Cuando hablamos de los grandes maestros de la pintura nos referimos a aquellos que han transformado el pensar y el sentir de la sociedad donde se han desarrollado. Dicho de otra manera, han renovado el espíritu de su época y han prolongado en el tiempo la impronta de su obra. Vienen a la memoria pintores como Leonardo Da Vinci, Rembrandt, Goya, Picasso, Renoir, Van Gogh, Pollock, entre otros.
Sucede que hoy en día ya no existe sólo el concepto de pintor, sino que se impone de manera más global el de artista, el de creador, que a partir de la imagen busca esa transformación en la sociedad que le ha tocado en suerte. O, por lo menos, dejar la herencia de su concepción del mundo.
Es igualmente artista quien pinta como el que fotografía o instala, quien actúa como el que graba, y son igualmente respetables los géneros que escoja cada uno para dejar testimonio de su tiempo. Además, una era de especialización como la actual hace pensar en que un humanista de las características de Leonardo da Vinci ya no es posible -no pasaría de “todero”- pues se impone el ejecutor hasta la perfección de una sola disciplina. Y todos los ejecutores tienen cabida en un solo nombre: artista.
Esta realidad nos cobija a todos. Por eso es indispensable reconocer que nuestra historia del arte es rica y aleccionadora. El artista ha asumido los diversos movimientos del arte universal con la dignidad de quien se sabe parte de la región pero también del mundo.
Y ha viajado para formarse y ha roto con su nomadismo el encierro de la provincia. Ha actuado siempre con mente abierta. Con tesón y disciplina. Y con talento.
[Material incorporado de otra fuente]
===== src/rtl/ref_timer.sv =====
// Refresh request generator: divides CLK into refresh intervals, tracks owed
// refreshes and hands them to the DRAM controller one request at a time.
module ref_timer #(
   parameter int REF_PERIOD   = 384,
   parameter int URGENT_DELAY = 192,
   parameter int GAP_CYCLES   = 2,
   parameter int DEBT_MAX     = 3
) (
   input  logic       CLK,
   input  logic       nRESET,
   input  logic       En,
   input  logic       RefAck,
   output logic       RefReq,
   output logic       RefUrgent,
   output logic [1:0] Debt,
   output logic       Overrun
);

   localparam int CNT_W = (REF_PERIOD > 2) ? $clog2(REF_PERIOD) : 1;
   localparam int AGE_W = $clog2(URGENT_DELAY + 1);
   localparam int GAP_W = (GAP_CYCLES > 2) ? $clog2(GAP_CYCLES) : 1;

   localparam logic [CNT_W-1:0] CNT_LAST = CNT_W'(REF_PERIOD - 1);
   localparam logic [AGE_W-1:0] AGE_SAT  = AGE_W'(URGENT_DELAY);
   localparam logic [GAP_W-1:0] GAP_INIT = GAP_W'(GAP_CYCLES - 1);
   localparam logic [1:0]       DEBT_SAT = 2'(DEBT_MAX);

   typedef enum logic [1:0] {
      IDLE = 2'd0,
      PEND = 2'd1,
      GAP  = 2'd2
   } state_t;

   state_t           state_reg, state_next;
   logic [CNT_W-1:0] cnt_reg, cnt_next;
   logic [AGE_W-1:0] age_reg, age_next;
   logic [GAP_W-1:0] gap_reg, gap_next;
   logic [1:0]       debt_reg, debt_next;
   logic             overrun_reg, overrun_next;
   logic             req_reg, req_next;
   logic             urgent_reg, urgent_next;
   logic             tick;
   logic             ackv;

   assign tick = En && (cnt_reg == CNT_LAST);
   // Acks are only meaningful while a request is outstanding.
   assign ackv = RefAck && (state_reg == PEND);

   always_comb begin
      cnt_next = cnt_reg;
      if (En) begin
         cnt_next = (cnt_reg == CNT_LAST) ? '0 : cnt_reg + 1'b1;
      end
   end

   always_comb begin
      debt_next    = debt_reg;
      overrun_next = overrun_reg;
      if (tick && !ackv) begin
         if (debt_reg == DEBT_SAT) begin
            overrun_next = 1'b1;
         end else begin
            debt_next = debt_reg + 2'd1;
         end
      end else if (ackv && !tick) begin
         debt_next = debt_reg - 2'd1;
      end
   end

   always_comb begin
      state_next = state_reg;
      age_next   = age_reg;
      gap_next   = gap_reg;
      unique case (state_reg)
         IDLE: begin
            if (debt_next != 2'd0) begin
               state_next = PEND;
               age_next   = '0;
            end
         end
         PEND: begin
            if (ackv) begin
               state_next = GAP;
               gap_next   = GAP_INIT;
            end else if (age_reg != AGE_SAT) begin
               age_next = age_reg + 1'b1;
            end
         end
         GAP: begin
            // Holding RefReq low here lets the controller's done-latch re-arm.
            if (gap_reg != '0) begin
               gap_next = gap_reg - 1'b1;
            end else if (debt_next != 2'd0) begin
               state_next = PEND;
               age_next   = '0;
            end else begin
               state_next = IDLE;
            end
         end
         default: begin
            state_next = IDLE;
         end
      endcase
   end

   always_comb begin
      req_next    = (state_next == PEND);
      urgent_next = (state_next == PEND) &&
                    ((age_next >= AGE_SAT) || (debt_next >= 2'd2));
   end

   always_ff @(posedge CLK or negedge nRESET) begin
      if (!nRESET) begin
         state_reg   <= IDLE;
         cnt_reg     <= '0;
         age_reg     <= '0;
         gap_reg     <= '0;
         debt_reg    <= 2'd0;
         overrun_reg <= 1'b0;
         req_reg     <= 1'b0;
         urgent_reg  <= 1'b0;
      end else begin
         state_reg   <= state_next;
         cnt_reg     <= cnt_next;
         age_reg     <= age_next;
         gap_reg     <= gap_next;
         debt_reg    <= debt_next;
         overrun_reg <= overrun_next;
         req_reg     <= req_next;
         urgent_reg  <= urgent_next;
      end
   end

   assign RefReq    = req_reg;
   assign RefUrgent = urgent_reg;
   assign Debt      = debt_reg;
   assign Overrun   = overrun_reg;

endmodule


===== config.mk =====
export PLATFORM = sky130hd
export DESIGN_NAME = ref_timer
export DESIGN_NICKNAME = d
export VERILOG_FILES = /design/src/rtl/ref_timer.sv
export SDC_FILE = /design/constraint.sdc
export NUM_CORES = 1
export LEC_CHECK = 0
export BUFFER_PORTS_ARGS = -buffer_cell sky130_fd_sc_hd__buf_4
export CAP_MARGIN = 0
export CELL_PAD_IN_SITES_DETAIL_PLACEMENT = 0
export CELL_PAD_IN_SITES_GLOBAL_PLACEMENT = 1
export CORE_MARGIN = 1.5
export CORE_UTILIZATION = 45
export CTS_BUF_LIST = sky130_fd_sc_hd__clkbuf_2
export DETAILED_ROUTE_END_ITERATION = 6
export PLACE_DENSITY_LB_ADDON = 0.1
export SLEW_MARGIN = 10
export SYNTH_ARGS = -nofsm -noshare
export SYNTH_HDL_FRONTEND = slang
export SYNTH_SLANG_ARGS = --single-unit

===== constraint.sdc =====
create_clock -name CLK -period 3.8 [get_ports CLK]
set_input_delay 0.76 -clock CLK [delete_from_list [all_inputs] [get_ports CLK]]
set_output_delay 0.76 -clock CLK [all_outputs]
set_load 0.005 [all_outputs]

==> qor.csv, run 1 <==
metric,value,unit
clk_latency,0.36,ns
crit_chain,and3b_1 > nor4_1 > or3b_1 > a211oi_1 > nand2_1 > a221oi_2,
fin_crit_sh,66.9,%
rsz0062_at_grt,no,
synth_fp_nets,157,
final_cell_mix,"dfrtp_1, nand2_1, nor2_1, o21ai_0, buf_4",
die_h,59.3,um
max_slew_margin,57.3,%
avgSynthCellArea,9.70,um^2
cts_resized,0,
drv_cap,0,
core,3030,um^2
fp-row-count,20,
cts_tree,yes,
yosys_warnings,0,
skew,0.0324,ns
setup_violations,0,
crit_buf_inv,0,
postRouteAntennaNets,0,
hold_path_class,in2async,
synth_enable_flop_cells,0,
grt-ovfl-total,0,
dp_hpwl,2.07,mm
synthesis.area,1430,um^2
synth.area.top_cells,"dfrtp_1, ha_1, nand2_1",
routed_wl,2.75,mm
ys_ff_latch,25,
max_freq,0.393,GHz
mostFrequentLayoutCell,dfrtp_1,
routed_via_density,5.47,
start_util,47.1,%
synth_area_leader_cell,dfrtp_1,
yosysTopAreaCellShare,43.9,%
cts-root-buf,clkbuf_2,
drtIter0Drc,38,
post-place-ws,1.05,ns
startpoint_type,flip-flop,
status,finished clean,
slew_violations,0,
die_area,3520,um^2
tns,0,ns
io_pins,9,
path_class,reg2reg,
crit_family,simple AND/OR/NAND/NOR gates,
critPathMaxStageDelay,0.65,ns
nNetsFinal,167,
setup_ws,1.26,ns
worstMarginPinSlew,0.633,ns
worst-path-max-fanout,14,
layout-drive-gt1-share,15.4,%
numCtsBuffers,3,
htree_levels,1,
diodes,0,
post_cts_buffers,0,
end_kind,flip-flop,
finalCriticalPeriod,2.54,ns
dominantRegCellSynth,dfrtp_1,
synth-async-reset-ratio,100,%
netlist_instances,147,
ir_worst_vdd,0.000284,V
ys_seq_area_share,43.9,%
wl_per_cell,13.8,um
drt_first_pass_iters,4,
vias,1093,
cp_slowest_cell,dfrtp_1,
die-width,59.3,um
grt_pass1_wl,5.01,mm
grt_start_max_net_pins,26,
grt_antenna_before_repair,0,
p_leak,0.696,nW
first_global_vias,1069,
io_buffers,8,
clock_sinks,25,
clkTransAtPathRegs,0.25,ns
drcViolationCount,0,
grt.total_usage,19.1,%
synth_cell_types,47,
final_hold_viol_count,0,
cts_buffer_depth,2,
required,4.10,ns
ctsHoldBuffers,0,
area_delta_synth_final,8.51,%
gp_congestion,0.774,
worstPathArrival,2.84,ns
powerDensity,616,nW/um^2
==> final cells by class <==
type	instances	area, um^2
sequential	25	626
timing repair buffer	9	67.6
inverter	7	26.3
fill	292	1480
clock buffer	4	20.0
multi-input combinational	111	753
tap	44	55.1
==> per-layer routing <==
layer  vias to the layer above  share of wire (%)  wire length, um  GRT usage (%)
met4                         0                1.5               41           7.79
met1                       520                 48             1330           27.2
met2                        19                 47             1290           29.4
met5                         -                  0                0              0
met3                         4                3.3               91           2.18
li1                        550                  -                -              -
==> synth_stat cells, types with 2 or more instances <==
cell type and n:
nand4_1 2, nor4_1 4, ha_1 6, o31ai_1 2, a21oi_1 8, mux2_2 2
mux2i_1 4, nand2_1 17, nor2_1 9, a21o_2 2, inv_1 7, nand2b_1 6
nand3_1 3, xnor2_1 4, o32a_1 2, nor2b_1 4, o21ai_0 9, or3_1 2
nor3_1 2, dfrtp_1 25
==> worst paths after layout <==
check / slack (ns) / to / depth (start not counted) / start
worst max-delay path: 1.26 / RefUrgent / 6 / state_reg[0]
worst min-delay path: 0.25 / asynchronous set/reset pin / 1 / nRESET
worst max register to register: 1.26 / RefUrgent / 6 / state_reg[0]
worst min register to register: 0.50 / Overrun / 1 / Overrun
max in group asynchronous: 3.27 / cnt_reg[1] / 1 / nRESET
min in group CLK: 0.50 / Overrun / 1 / Overrun
==> cells by family after synthesis <==
group / Yosys count / synth area share, %
simple gates: 62 / 25.0
fa+ha+maj: 6 / 5.26
xor+xnor: 5 / 3.07
mux: 6 / 4.39
buf+inv: 11 / 3.33
compound gates: 32 / 15.1
flops: 25 / 43.9
==> report_power, final <==
group	switching, mW	internal [mW]	leakage, nW	total, mW
Combinational	0.211	0.179	0.358	0.390
Sequential	0.111	0.346	0.321	0.456
Clock	0.0792	0.0278	0.0166	0.107
Total	0.400	0.553	0.696	0.953
==> metrics by stage <==
step / cells / hold slack, ns / utilization [%] / instance area [um^2] / power, mW
floorplan: 147 / 0.451 / - / 1430 / 0.735
global placement: 196 / 0.470 / 50.5 / 1530 / 0.839
detailed placement: 196 / 0.460 / 50.5 / 1530 / 0.854
CTS: 200 / 0.241 / 51.1 / 1550 / 0.967
global route: 200 / 0.249 / 51.1 / 1550 / 1.06
finish: 200 / 0.249 / 51.1 / 1550 / 0.953
(Power assumes the default switching activity.)
==> inputs of run 2 (changes only) <==
- ABC_AREA: unset -> 1
- clock period: 3.8 -> 2.6 ns (I/O delays scaled with it)
==> run 2 against run 1 <==
Compared with the run above: first-iteration DRC count is 18% higher; register-to-register slack worse by 0.54 ns; via count is 2.0% higher; synthesized cell count is 14% higher; critical endpoint unchanged; largest power group unchanged.
==> qor.csv, run 2 <==
metric,value,unit,change
routed_wl,2.65,mm,-3.9%
die_area,3430,um^2,-2.5%
start_util,48.7,%,+1.6 points
ir_worst_vdd,0.000259,V,-9.0%
synth_xor_area_share,3.15,%,+0.083 points
worstMarginPinSlew,0.336,ns,-0.298 ns
clk_latency,0.36,ns,about the same
worst-path-max-fanout,6,,-8
synth_simple_gate_area_share,27.1,%,+2.1 points
synthesis.area,1390,um^2,-2.6%
synth.area.top_cells,"dfrtp_1, nand2_1, inv_1",,
yosys_warnings,0,,unchanged
io_pins,9,,unchanged
yosys-top-cells-count,"nand2_1, inv_1, dfrtp_1",,
layout-drive-gt1-share,16.1,%,+0.73 points
drcViolationCount,0,,unchanged
total_power,0.936,mW,-1.8%
powerDensity,616,nW/um^2,+0.11%
max_slew_margin,77.4,%,+20 points
fp-row-count,19,,-5.0%
yosysTopAreaCellShare,45.0,%,+1.2 points
numCtsBuffers,3,,unchanged
ys_seq_area_share,45.0,%,+1.2 points
die-width,58.6,um,-1.3%
wl_per_cell,12.5,um,-8.9%
skew,0.00879,ns,-0.0236 ns
synth-compound-area-share,11.0,%,-4.1 points
diodes,0,,unchanged
tns,0,ns,unchanged
vias,1115,,+2.0%
setup_ws,0.715,ns,-0.543 ns
clock_sinks,25,,unchanged
post-place-cells,206,,+5.1%
routed_via_density,5.28,,-3.3%
rsz0062_at_grt,no,,
drtIter0Drc,45,,+18%
synth_fp_nets,177,,+13%
synth_fa_ha_area_share,5.41,%,+0.14 points
area_delta_synth_final,9.28,%,
io_buffers,8,,unchanged
finalCriticalPeriod,1.89,ns,-0.657 ns
path_class,reg2reg,,
mostFrequentLayoutCell,nand2_1,,
drt_first_pass_iters,4,,unchanged
stdcell_area,1520,um^2,-1.9%
required,2.88,ns,-1.22 ns
synth_enable_flop_cells,0,,unchanged
htree_levels,1,,unchanged
clkTransAtPathRegs,0.25,ns,about the same
post_cts_buffers,0,,unchanged
grt_pass1_wl,4.71,mm,-6.1%
grt.total_usage,18.0,%,-1.1 points
place_area,1490,um^2,-2.6%
post-place-ws,0.673,ns,-0.378 ns
grt_start_max_net_pins,26,,unchanged
cts-root-buf,clkbuf_2,,
first_global_vias,1084,,+1.4%
synth_cell_types,29,,-38%
gp_congestion,0.766,,-1.1%
core,2850,um^2,-5.8%
grt-ovfl-total,0,,unchanged
nNetsFinal,191,,+14%
synth_most_common_cell,nand2_1,,
netlist_instances,167,,+14%
cts_tree,yes,,
ys_ff_latch,25,,unchanged
synth-async-reset-ratio,100,%,unchanged
fin_crit_sh,72.5,%,+5.6 points
setup_violations,0,,unchanged
dp_hpwl,1.97,mm,-4.8%
postRouteAntennaNets,0,,unchanged
startpoint_type,flip-flop,,
synth_area_leader_cell,dfrtp_1,,
end_kind,flip-flop,,
slew_violations,0,,unchanged
final_hold_viol_count,0,,unchanged
hold_path_class,in2reg,,
grt_antenna_before_repair,0,,unchanged
die_h,58.6,um,-1.3%
p_leak,0.848,nW,+22%
status,finished clean,,
cts_buffer_depth,2,,unchanged
max_freq,0.530,GHz,+35%
final_cell_count_no_fill,211,,+5.5%
synth_top_family_by_area,simple AND/OR/NAND/NOR gates,,
final_cell_mix,"nand2_1, inv_1, dfrtp_1",,
muxShareOfSynthArea,0,%,-4.4 points
worstPathArrival,2.17,ns,-0.67 ns
dominantRegCellSynth,dfrtp_1,,
avgSynthCellArea,8.32,um^2,-14%
drv_cap,0,,unchanged
cts_resized,0,,unchanged
[run 2: final timing paths]
check,startpoint,to,slack [ns],depth (start not counted)
worst max-delay path,cnt_reg[0],RefUrgent,0.71,14
worst min-delay path,En,cnt_reg[1],0.33,2
worst max register to register,cnt_reg[0],RefUrgent,0.71,14
worst min register to register,Overrun,Overrun,0.51,1
max in group asynchronous,nRESET,state_reg[1],1.80,2
min in group asynchronous,nRESET,cnt_reg[2],0.54,2
[run 2: per-stage QoR]
stage	utilization, %	hold WS [ns]
floorplan	-	0.224
global placement	52.1	0.439
detailed placement	52.1	0.448
CTS	52.9	0.00901
global route	53.2	0.325
finish	53.2	0.334
[run 2: per-layer routing]
| metal | track usage, % | up-vias | share of wire [%] |
|---|---|---|---|
| met5 | 0 | - | 0 |
| met4 | 5.98 | 0 | 1.1 |
| met3 | 1.98 | 4 | 2.9 |
| met2 | 31.9 | 21 | 50 |
| met1 | 22.7 | 526 | 46 |
| li1 | - | 564 | - |
[run 2: timing repair]
| item | 4_1_cts | 5_1_grt |
|---|---|---|
| setup endpoints to repair | 0 | 0 |
| hold buffers | 0 | 1 |
| hold endpoints to repair | 0 | 11 |
[run 2: worst max-delay path, stage by stage, from the launching register on]
cell and delay [ns]:
dfrtp_1 0.43, ha_1 0.17, nand2_2 0.08, nor2_4 0.14, nand3_4 0.12, clkinv_2 0.12, nand2_2 0.07, inv_1 0.07
nand2_1 0.06, nand2_2 0.09, inv_1 0.05, o21ai_0 0.12, o21ai_0 0.09, nand2_1 0.13, a21oi_1 0.05
[run 2: kinds of logic after synthesis]
| group | Yosys count |
|---|---|
| adders and majority gates | 6 |
| and+or+nand+nor | 74 |
| buffers and inverters | 29 |
| DFF | 25 |
| AOI/OAI and AO/OA | 28 |
| xor gates and xnor gates | 5 |
[run 2: area by class of cell]
cell class / count / area (um^2)
fillers: 284 / 1340
multi-input cells: 113 / 648
flip-flops and latches: 25 / 626
inverters: 29 / 115
repair buffers: 9 / 70.1
well taps: 31 / 38.8
clock buffers: 3 / 15.0
clock inverters: 1 / 5.00
[run 2: report_power, final]
part           switching, mW  internal, mW
clock                  0.123        0.0349
combinational          0.162         0.107
sequential            0.0553         0.454
==> inputs of run 3 (changes only) <==
- ABC_AREA: 1 -> 0
- CORE_UTILIZATION: 45 -> 44
- clock period: 2.6 -> 1.5 ns (I/O delays scaled with it)
==> run 3 against run 2 <==
Compared with the run above: the flow now finishes with violations (setup timing); first-iteration DRC count rose by 11%; design area rose by 37%; cell count rose by 20%; clock power rose by 95%; fmax fell by 17%; global-route usage rose by 3.6 points; clock skew rose by 0.0071 ns; worst hold slack got worse by 0.057 ns.
==> qor.csv, run 3 (same netlist as run 1, synthesis figures left out) <==
metric,value,unit,change
core,3080,um^2,+7.9%
dp_hpwl,2.56,mm,+30%
met2_usage,35.4,%,+3.5 points
max_slew_margin,73.4,%,-4.0 points
io_buffers,8,,unchanged
rrSetupSlack,-0.76,ns,-1.48 ns
die-width,59.9,um,+2.4%
r2r-start,cnt_reg[1],,
clk_latency,0.38,ns,+0.02 ns
postRouteAntennaNets,0,,unchanged
first_global_vias,1246,,+15%
r2r_end,RefUrgent,,
area_delta_synth_final,45.4,%,
hold_path_depth,4,,+2
end_kind,flip-flop,,
worstPathArrival,2.59,ns,+0.42 ns
worstMarginPinSlew,0.399,ns,+0.0634 ns
min_from,En,,
r2r.worst_path.cells,7,,-7
cts-root-buf,clkbuf_2,,
routed_via_density,5.21,,-1.4%
gp_congestion,0.826,,+7.9%
status,finished with violations,,
crit_top_cell,or3b_4,,
grt_busiest_layer,met2,,
grt-ovfl-total,0,,unchanged
die_h,59.9,um,+2.4%
critPathMaxStageDelay,0.46,ns,+0.03 ns
max_freq,0.442,GHz,-17%
path_class,reg2reg,,
grt.total_usage,21.6,%,+3.6 points
grt_pass1_wl,5.67,mm,+21%
cts_tree,yes,,
drcViolationCount,0,,unchanged
crit_chain,ha_4 > nand3_4 > o31ai_1 > or3b_4 > a21o_4 > or3b_4 > a221oi_2,,
clock_sinks,25,,unchanged
ir_worst_vdd,0.000847,V,+230%
required,1.83,ns,-1.05 ns
tns,-7.18,ns,-7.18 ns
setup_violations,13,,+13
post-place-cells,238,,+16%
wl_per_cell,14.4,um,+15%
clkTransAtPathRegs,0.28,ns,+0.03 ns
skew,0.0158,ns,+0.00706 ns
grtUsageMet1,28.9,%,+6.2 points
nNetsFinal,220,,+15%
fp-row-count,20,,+1
final_cell_count_no_fill,253,,+20%
powerDensity,1650,nW/um^2,+170%
cts_buffer_depth,2,,unchanged
routed_wl,3.65,mm,+38%
total_power,3.43,mW,+270%
cp_slowest_cell,dfrtp_1,,
startpoint_type,flip-flop,,
diodes,0,,unchanged
layout-drive-gt1-share,42.1,%,+26 points
grt_start_max_net_pins,26,,unchanged
worst-path-max-fanout,4,,-2
violations,setup timing,,
p_leak,0.986,nW,+16%
drt_first_pass_iters,5,,+1
post-place-ws,-0.675,ns,-1.35 ns
drtIter0Drc,50,,+11%
fin_crit_sh,151,%,+78 points
holdWs,0.276,ns,-0.0571 ns
final_hold_viol_count,0,,unchanged
io_pins,9,,unchanged
fillCellCount,257,,-9.5%
final_cell_mix,"buf_4, dfrtp_1, nand2_1",,
slew_violations,0,,unchanged
finalCriticalPeriod,2.26,ns,+0.379 ns
numCtsBuffers,3,,unchanged
setup_ws,-0.765,ns,-1.48 ns
hold_path_class,in2reg,,
grt_antenna_before_repair,0,,unchanged
mostFrequentLayoutCell,buf_4,,
hold_end,cnt_reg[0],,
die_area,3590,um^2,+4.8%
vias,1318,,+18%
drv_cap,0,,unchanged
start_util,46.3,%,-2.3 points
htree_levels,1,,unchanged
rsz0062_at_grt,yes,,
gr-usage-met3,2.38,%,+0.40 points
-- run 3: cell count changes in the layout (fill, tap and decap cells not counted), moves of 4 or more --
cell	change
nand2_2	-6
nand2b_1	+6
nand2_1	-14
nor2b_1	+4
buf_4	+51
nor2_1	-6
o21ai_0	-7
inv_1	-19
mux2i_1	+4
-- run 3: critical path: cells and delay by family (launching register included) --
kind / cells / cell delay, ns
AND/OR/NAND/NOR: 3 / 0.92
AO/OA/AOI/OAI: 3 / 0.65
flip-flops: 1 / 0.46
adder cells (fa/ha/maj): 1 / 0.16
-- run 3: final cells by class --
| type | count | area [um^2] | share of cell area (%) |
|---|---|---|---|
| Clock inverter | 1 | 8.76 | 0.422 |
| Clock buffer | 3 | 15.0 | 0.724 |
| Timing Repair Buffer | 62 | 475 | 22.9 |
| Inverter | 7 | 26.3 | 1.27 |
| Multi-Input combinational cell | 111 | 868 | 41.9 |
| Tap cell | 44 | 55.1 | 2.65 |
| Sequential cell | 25 | 626 | 30.2 |
-- run 3: timing repair --
action / CTS / global route
hold endpoints to repair: 25 / 0
buffers inserted: 1 / 9
pin swaps: 2 / 7
setup endpoints to repair: 12 / 16
gates resized for setup: 4 / 9
hold buffers: 1 / 0
cloned: 0 / 0
-- run 3: report_power, final --
part | switching, mW | internal, mW
clock network | 0.238 | 0.0699
registers | 0.149 | 0.876
logic | 0.972 | 1.12
-- run 3: how the worst max path moves through the flow --
stage | start | endpoint | slack (ns)
global route | cnt_reg[1] | flip-flop | -0.82
finish | cnt_reg[1] | RefUrgent | -0.76
global placement | cnt_reg[1] | RefUrgent | -0.63
detailed placement | cnt_reg[1] | RefUrgent | -0.67
floorplan | cnt_reg[0] | RefUrgent | -0.63
CTS | cnt_reg[1] | RefUrgent | -0.72
-- run 3: metal layers --
| layer | part of all wire (%) | routed length [um] |
|---|---|---|
| met1 | 45 | 1640 |
| met2 | 51 | 1850 |
| met3 | 3.4 | 125 |
| met4 | 0.99 | 36 |
| met5 | 0 | 0 |
-- run 3: stage by stage --
| step | utilization (%) | cell area (um^2) |
|---|---|---|
| 6_report | 67.4 | 2070 |
| 5_1_grt | 67.4 | 2070 |
| 4_1_cts | 63.7 | 1960 |
| 3_5_place_dp | 61.7 | 1900 |
| 3_3_place_gp | 61.7 | 1900 |
| 2_1_floorplan | - | 1480 |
Desde Gaspar de Figueroa, en la Colonia, Lucas Torrijos en el siglo XIX, Carlos Granada en el XX, hasta Darío Ortiz en la actualidad, hay una historia llena de matices y de contradicciones, de tragedias y fracasos, pero también de éxitos que refuerzan en el imaginario popular la idea de un pueblo que sale adelante por encima de toda circunstancia.
El paisaje, tanto exterior como interior, los seres humanos como protagonistas, sus comportamiento, su ideología y su historia, han quedado registrados en la obra de nuestros artistas.
Tanto la herencia de Ricardo Borrero Álvarez, Julio Fajardo y Darío Jiménez, de Jorge Elías Triana y Fernando Devis, como la florescencia de Carlos Granada y Mariana Varela, de Germán Botero y Darío Ortiz, Carlos Salas y Wilson Díaz nos confirman el vigor y la permanencia del arte en la región.
Cada vez es más imperioso que registremos en nuestro espíritu su desarrollo. Que lo discutamos. Que no permitamos que el tiempo se ensañe en nosotros con su letal respuesta de olvido.